Quote:> I recently bought an Astrosyn (p/n 23LM K005 P3) 8 wire stepper motor
> ... There is 20 ohms resistance between the following wire pairs:
> - Red stripe/ white
> - green stripe/black stripe
> - red/black
> - green/orange
Here's an experimental program to try. Wire any pair of motor windings
in seriea and apply a modest voltage -- 1 or 2 volts should be enough,
and certainly no more than 5. The point is to keep the magnetic fields
low enough that you can't demagnetize the permanent magnet but high
enough that you can feel the resulting torque.
Turn the rotor with your fingers. If you get no torque, you've wired the
right two coils in series, but you've got the currents flowing in a
direction where their fields cancel each other. If you get medium
torque, you've wired the wrong coils in series. If you get high torque,
you've wired the right coils in series.
The goal is to form two center-tapped windings from the 4, knowing that
the 4 windings are really two pairs of windings, where the two wires in
each pair are wound around the same pole pieces of the motor's stator.

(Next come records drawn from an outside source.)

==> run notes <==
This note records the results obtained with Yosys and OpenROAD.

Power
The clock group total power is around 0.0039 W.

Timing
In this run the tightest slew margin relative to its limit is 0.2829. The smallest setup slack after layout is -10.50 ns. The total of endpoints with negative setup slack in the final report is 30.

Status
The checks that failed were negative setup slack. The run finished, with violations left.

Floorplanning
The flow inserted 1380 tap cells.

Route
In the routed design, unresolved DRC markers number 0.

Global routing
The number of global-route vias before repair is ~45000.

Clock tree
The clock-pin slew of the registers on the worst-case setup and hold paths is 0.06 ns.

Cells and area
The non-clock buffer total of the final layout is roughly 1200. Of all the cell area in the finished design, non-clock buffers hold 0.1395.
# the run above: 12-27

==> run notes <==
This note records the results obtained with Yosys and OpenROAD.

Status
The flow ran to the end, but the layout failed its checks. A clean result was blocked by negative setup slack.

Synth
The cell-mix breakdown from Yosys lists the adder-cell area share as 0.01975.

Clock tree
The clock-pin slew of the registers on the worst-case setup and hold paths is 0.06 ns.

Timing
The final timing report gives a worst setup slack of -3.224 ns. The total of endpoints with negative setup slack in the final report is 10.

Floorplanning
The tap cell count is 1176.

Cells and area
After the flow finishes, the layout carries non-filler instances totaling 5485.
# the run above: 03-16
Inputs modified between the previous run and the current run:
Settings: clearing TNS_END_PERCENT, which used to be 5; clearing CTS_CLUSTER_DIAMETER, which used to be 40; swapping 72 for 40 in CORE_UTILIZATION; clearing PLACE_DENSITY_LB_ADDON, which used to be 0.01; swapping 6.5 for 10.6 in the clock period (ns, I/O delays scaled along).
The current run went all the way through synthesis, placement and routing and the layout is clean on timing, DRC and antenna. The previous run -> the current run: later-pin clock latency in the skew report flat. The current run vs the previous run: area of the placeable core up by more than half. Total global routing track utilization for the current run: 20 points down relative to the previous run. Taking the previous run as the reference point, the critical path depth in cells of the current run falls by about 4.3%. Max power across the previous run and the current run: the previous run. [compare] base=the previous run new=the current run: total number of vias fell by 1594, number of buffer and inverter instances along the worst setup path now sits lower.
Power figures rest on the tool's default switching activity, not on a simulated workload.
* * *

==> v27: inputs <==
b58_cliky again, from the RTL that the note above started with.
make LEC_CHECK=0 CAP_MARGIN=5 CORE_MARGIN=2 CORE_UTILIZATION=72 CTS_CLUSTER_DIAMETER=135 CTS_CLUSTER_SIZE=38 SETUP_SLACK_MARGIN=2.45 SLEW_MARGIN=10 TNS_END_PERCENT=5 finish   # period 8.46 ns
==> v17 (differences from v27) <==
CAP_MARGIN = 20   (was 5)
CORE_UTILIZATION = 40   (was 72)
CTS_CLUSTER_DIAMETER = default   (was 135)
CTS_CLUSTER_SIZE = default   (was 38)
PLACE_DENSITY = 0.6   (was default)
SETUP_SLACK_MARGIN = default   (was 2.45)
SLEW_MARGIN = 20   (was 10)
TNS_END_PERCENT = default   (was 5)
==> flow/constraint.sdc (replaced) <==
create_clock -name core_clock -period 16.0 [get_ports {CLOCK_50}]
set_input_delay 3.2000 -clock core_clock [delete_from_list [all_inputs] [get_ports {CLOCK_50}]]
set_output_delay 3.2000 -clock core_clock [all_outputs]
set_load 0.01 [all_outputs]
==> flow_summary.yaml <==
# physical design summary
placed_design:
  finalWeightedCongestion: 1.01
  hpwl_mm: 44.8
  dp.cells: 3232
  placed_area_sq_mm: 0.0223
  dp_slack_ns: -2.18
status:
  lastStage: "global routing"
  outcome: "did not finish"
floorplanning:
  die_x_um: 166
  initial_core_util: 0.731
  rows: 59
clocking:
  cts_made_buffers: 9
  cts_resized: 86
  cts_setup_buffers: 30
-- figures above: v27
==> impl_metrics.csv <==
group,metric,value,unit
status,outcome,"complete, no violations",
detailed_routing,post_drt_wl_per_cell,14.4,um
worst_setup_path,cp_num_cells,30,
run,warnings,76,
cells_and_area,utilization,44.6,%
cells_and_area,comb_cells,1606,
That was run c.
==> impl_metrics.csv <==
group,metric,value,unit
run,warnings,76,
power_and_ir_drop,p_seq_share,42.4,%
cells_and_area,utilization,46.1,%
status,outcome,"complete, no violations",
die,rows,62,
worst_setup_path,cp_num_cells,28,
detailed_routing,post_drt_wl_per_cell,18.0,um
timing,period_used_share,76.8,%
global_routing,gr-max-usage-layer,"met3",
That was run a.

The color codes may be rationally assigned. If so, red-stripe should be
connected to red, and green-stripe to green. Rationality in assigning
wire colors is not universal!
Quote:> To make matters more confusing there is one light blue wire left over (9
> wires total) that does not appear to be connected to anything.
It could be a ground wire for the motor frame. Green or black would be
more normal colors for such a wire, but the motor manufacturer's internal
standard color code may have preempted such a coloring.